Task objective: Repeat every record exactly.

---------- Data in this exercise

### src/rtl/traffic_light_ctrl_if.sv
// Lamp, sensor and request bundle for the intersection controller.
// The master side is the field wiring; the slave side is the controller.
interface traffic_light_ctrl_if;
  logic       sensor_b;
  logic       ped_req;
  logic       flash_en;
  logic [2:0] light_a;
  logic [2:0] light_b;
  logic       walk;
  logic       ped_pending;
  logic [2:0] phase;

  modport master (
    output sensor_b, ped_req, flash_en,
    input  light_a, light_b, walk,
    input  ped_pending, phase
  );

  modport slave (
    input  sensor_b, ped_req, flash_en,
    output light_a, light_b, walk,
    output ped_pending, phase
  );
endinterface

### src/rtl/traffic_light_ctrl.sv
// Two-approach intersection controller with pedestrian walk phase,
// all-red clearance and flashing night mode; lamp outputs registered.
module traffic_light_ctrl #(
  parameter int CNT_W         = 8,
  parameter int GREEN_A_TICKS = 8,
  parameter int GREEN_B_TICKS = 6,
  parameter int YELLOW_TICKS  = 3,
  parameter int ALLRED_TICKS  = 2,
  parameter int PED_TICKS     = 5,
  parameter int FLASH_TICKS   = 4
) (
  input logic                 clk,
  input logic                 rst_n,
  traffic_light_ctrl_if.slave bus
);

  typedef enum logic [2:0] {
    A_GREEN  = 3'd0,
    A_YELLOW = 3'd1,
    ALLRED_1 = 3'd2,
    B_GREEN  = 3'd3,
    B_YELLOW = 3'd4,
    ALLRED_2 = 3'd5,
    PED_WALK = 3'd6,
    FLASH    = 3'd7
  } state_e;

  localparam logic [CNT_W-1:0] GA_END = CNT_W'(GREEN_A_TICKS - 1);
  localparam logic [CNT_W-1:0] GB_END = CNT_W'(GREEN_B_TICKS - 1);
  localparam logic [CNT_W-1:0] Y_END  = CNT_W'(YELLOW_TICKS - 1);
  localparam logic [CNT_W-1:0] AR_END = CNT_W'(ALLRED_TICKS - 1);
  localparam logic [CNT_W-1:0] P_END  = CNT_W'(PED_TICKS - 1);
  localparam logic [CNT_W-1:0] F_END  = CNT_W'(FLASH_TICKS - 1);

  state_e           state_q, state_d;
  logic [CNT_W-1:0] cnt_q, cnt_d;
  logic             ped_q, ped_d;
  logic             blink_q, blink_d;
  logic [2:0]       la_q, la_d;
  logic [2:0]       lb_q, lb_d;
  logic             walk_q, walk_d;
  logic             walk_entry;

  // State, dwell counter, request latch and lamp registers.
  always_ff @(posedge clk) begin
    if (!rst_n) begin
      state_q <= ALLRED_2;
      cnt_q   <= '0;
      ped_q   <= 1'b0;
      blink_q <= 1'b0;
      la_q    <= 3'b100;
      lb_q    <= 3'b100;
      walk_q  <= 1'b0;
    end else begin
      state_q <= state_d;
      cnt_q   <= cnt_d;
      ped_q   <= ped_d;
      blink_q <= blink_d;
      la_q    <= la_d;
      lb_q    <= lb_d;
      walk_q  <= walk_d;
    end
  end

  // Next state, dwell counter, blink phase and pedestrian latch.
  always_comb begin
    state_d = state_q;
    blink_d = blink_q;
    unique case (state_q)
      A_GREEN:
        if (cnt_q == GA_END &&
            (bus.sensor_b || ped_q || bus.flash_en))
          state_d = A_YELLOW;
      A_YELLOW:
        if (cnt_q == Y_END) state_d = ALLRED_1;
      ALLRED_1:
        if (cnt_q == AR_END) begin
          if (bus.flash_en)  state_d = FLASH;
          else if (ped_q)    state_d = PED_WALK;
          else               state_d = B_GREEN;
        end
      B_GREEN:
        if (cnt_q == GB_END) state_d = B_YELLOW;
      B_YELLOW:
        if (cnt_q == Y_END) state_d = ALLRED_2;
      ALLRED_2:
        if (cnt_q == AR_END) begin
          if (bus.flash_en) state_d = FLASH;
          else              state_d = A_GREEN;
        end
      PED_WALK:
        if (cnt_q == P_END) state_d = ALLRED_2;
      FLASH:
        if (cnt_q == F_END) begin
          if (!bus.flash_en) state_d = ALLRED_2;
          else               blink_d = ~blink_q;
        end
      default: state_d = ALLRED_2;
    endcase

    // Counter restarts on entry and per blink half-period;
    // A green parks at its minimum dwell while waiting for demand.
    if (state_d != state_q)
      cnt_d = '0;
    else if (state_q == FLASH && cnt_q == F_END)
      cnt_d = '0;
    else if (state_q == A_GREEN && cnt_q == GA_END)
      cnt_d = cnt_q;
    else
      cnt_d = cnt_q + 1'b1;

    if (state_d == FLASH && state_q != FLASH)
      blink_d = 1'b1;

    walk_entry = (state_d == PED_WALK) && (state_q != PED_WALK);
    ped_d = bus.ped_req | (ped_q & ~walk_entry);
  end

  // Lamp pattern for the state being entered, so lamps match phase.
  always_comb begin
    la_d   = 3'b100;
    lb_d   = 3'b100;
    walk_d = 1'b0;
    unique case (state_d)
      A_GREEN:  la_d = 3'b001;
      A_YELLOW: la_d = 3'b010;
      B_GREEN:  lb_d = 3'b001;
      B_YELLOW: lb_d = 3'b010;
      PED_WALK: walk_d = 1'b1;
      FLASH: begin
        la_d = blink_d ? 3'b010 : 3'b000;
        lb_d = blink_d ? 3'b100 : 3'b000;
      end
      default: ;
    endcase
  end

  assign bus.light_a     = la_q;
  assign bus.light_b     = lb_q;
  assign bus.walk        = walk_q;
  assign bus.ped_pending = ped_q;
  assign bus.phase       = state_q;

endmodule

--------------------

Response to the exercise:
### src/rtl/traffic_light_ctrl_if.sv
// Lamp, sensor and request bundle for the intersection controller.
// The master side is the field wiring; the slave side is the controller.
interface traffic_light_ctrl_if;
  logic       sensor_b;
  logic       ped_req;
  logic       flash_en;
  logic [2:0] light_a;
  logic [2:0] light_b;
  logic       walk;
  logic       ped_pending;
  logic [2:0] phase;

  modport master (
    output sensor_b, ped_req, flash_en,
    input  light_a, light_b, walk,
    input  ped_pending, phase
  );

  modport slave (
    input  sensor_b, ped_req, flash_en,
    output light_a, light_b, walk,
    output ped_pending, phase
  );
endinterface

### src/rtl/traffic_light_ctrl.sv
// Two-approach intersection controller with pedestrian walk phase,
// all-red clearance and flashing night mode; lamp outputs registered.
module traffic_light_ctrl #(
  parameter int CNT_W         = 8,
  parameter int GREEN_A_TICKS = 8,
  parameter int GREEN_B_TICKS = 6,
  parameter int YELLOW_TICKS  = 3,
  parameter int ALLRED_TICKS  = 2,
  parameter int PED_TICKS     = 5,
  parameter int FLASH_TICKS   = 4
) (
  input logic                 clk,
  input logic                 rst_n,
  traffic_light_ctrl_if.slave bus
);

  typedef enum logic [2:0] {
    A_GREEN  = 3'd0,
    A_YELLOW = 3'd1,
    ALLRED_1 = 3'd2,
    B_GREEN  = 3'd3,
    B_YELLOW = 3'd4,
    ALLRED_2 = 3'd5,
    PED_WALK = 3'd6,
    FLASH    = 3'd7
  } state_e;

  localparam logic [CNT_W-1:0] GA_END = CNT_W'(GREEN_A_TICKS - 1);
  localparam logic [CNT_W-1:0] GB_END = CNT_W'(GREEN_B_TICKS - 1);
  localparam logic [CNT_W-1:0] Y_END  = CNT_W'(YELLOW_TICKS - 1);
  localparam logic [CNT_W-1:0] AR_END = CNT_W'(ALLRED_TICKS - 1);
  localparam logic [CNT_W-1:0] P_END  = CNT_W'(PED_TICKS - 1);
  localparam logic [CNT_W-1:0] F_END  = CNT_W'(FLASH_TICKS - 1);

  state_e           state_q, state_d;
  logic [CNT_W-1:0] cnt_q, cnt_d;
  logic             ped_q, ped_d;
  logic             blink_q, blink_d;
  logic [2:0]       la_q, la_d;
  logic [2:0]       lb_q, lb_d;
  logic             walk_q, walk_d;
  logic             walk_entry;

  // State, dwell counter, request latch and lamp registers.
  always_ff @(posedge clk) begin
    if (!rst_n) begin
      state_q <= ALLRED_2;
      cnt_q   <= '0;
      ped_q   <= 1'b0;
      blink_q <= 1'b0;
      la_q    <= 3'b100;
      lb_q    <= 3'b100;
      walk_q  <= 1'b0;
    end else begin
      state_q <= state_d;
      cnt_q   <= cnt_d;
      ped_q   <= ped_d;
      blink_q <= blink_d;
      la_q    <= la_d;
      lb_q    <= lb_d;
      walk_q  <= walk_d;
    end
  end

  // Next state, dwell counter, blink phase and pedestrian latch.
  always_comb begin
    state_d = state_q;
    blink_d = blink_q;
    unique case (state_q)
      A_GREEN:
        if (cnt_q == GA_END &&
            (bus.sensor_b || ped_q || bus.flash_en))
          state_d = A_YELLOW;
      A_YELLOW:
        if (cnt_q == Y_END) state_d = ALLRED_1;
      ALLRED_1:
        if (cnt_q == AR_END) begin
          if (bus.flash_en)  state_d = FLASH;
          else if (ped_q)    state_d = PED_WALK;
          else               state_d = B_GREEN;
        end
      B_GREEN:
        if (cnt_q == GB_END) state_d = B_YELLOW;
      B_YELLOW:
        if (cnt_q == Y_END) state_d = ALLRED_2;
      ALLRED_2:
        if (cnt_q == AR_END) begin
          if (bus.flash_en) state_d = FLASH;
          else              state_d = A_GREEN;
        end
      PED_WALK:
        if (cnt_q == P_END) state_d = ALLRED_2;
      FLASH:
        if (cnt_q == F_END) begin
          if (!bus.flash_en) state_d = ALLRED_2;
          else               blink_d = ~blink_q;
        end
      default: state_d = ALLRED_2;
    endcase

    // Counter restarts on entry and per blink half-period;
    // A green parks at its minimum dwell while waiting for demand.
    if (state_d != state_q)
      cnt_d = '0;
    else if (state_q == FLASH && cnt_q == F_END)
      cnt_d = '0;
    else if (state_q == A_GREEN && cnt_q == GA_END)
      cnt_d = cnt_q;
    else
      cnt_d = cnt_q + 1'b1;

    if (state_d == FLASH && state_q != FLASH)
      blink_d = 1'b1;

    walk_entry = (state_d == PED_WALK) && (state_q != PED_WALK);
    ped_d = bus.ped_req | (ped_q & ~walk_entry);
  end

  // Lamp pattern for the state being entered, so lamps match phase.
  always_comb begin
    la_d   = 3'b100;
    lb_d   = 3'b100;
    walk_d = 1'b0;
    unique case (state_d)
      A_GREEN:  la_d = 3'b001;
      A_YELLOW: la_d = 3'b010;
      B_GREEN:  lb_d = 3'b001;
      B_YELLOW: lb_d = 3'b010;
      PED_WALK: walk_d = 1'b1;
      FLASH: begin
        la_d = blink_d ? 3'b010 : 3'b000;
        lb_d = blink_d ? 3'b100 : 3'b000;
      end
      default: ;
    endcase
  end

  assign bus.light_a     = la_q;
  assign bus.light_b     = lb_q;
  assign bus.walk        = walk_q;
  assign bus.ped_pending = ped_q;
  assign bus.phase       = state_q;

endmodule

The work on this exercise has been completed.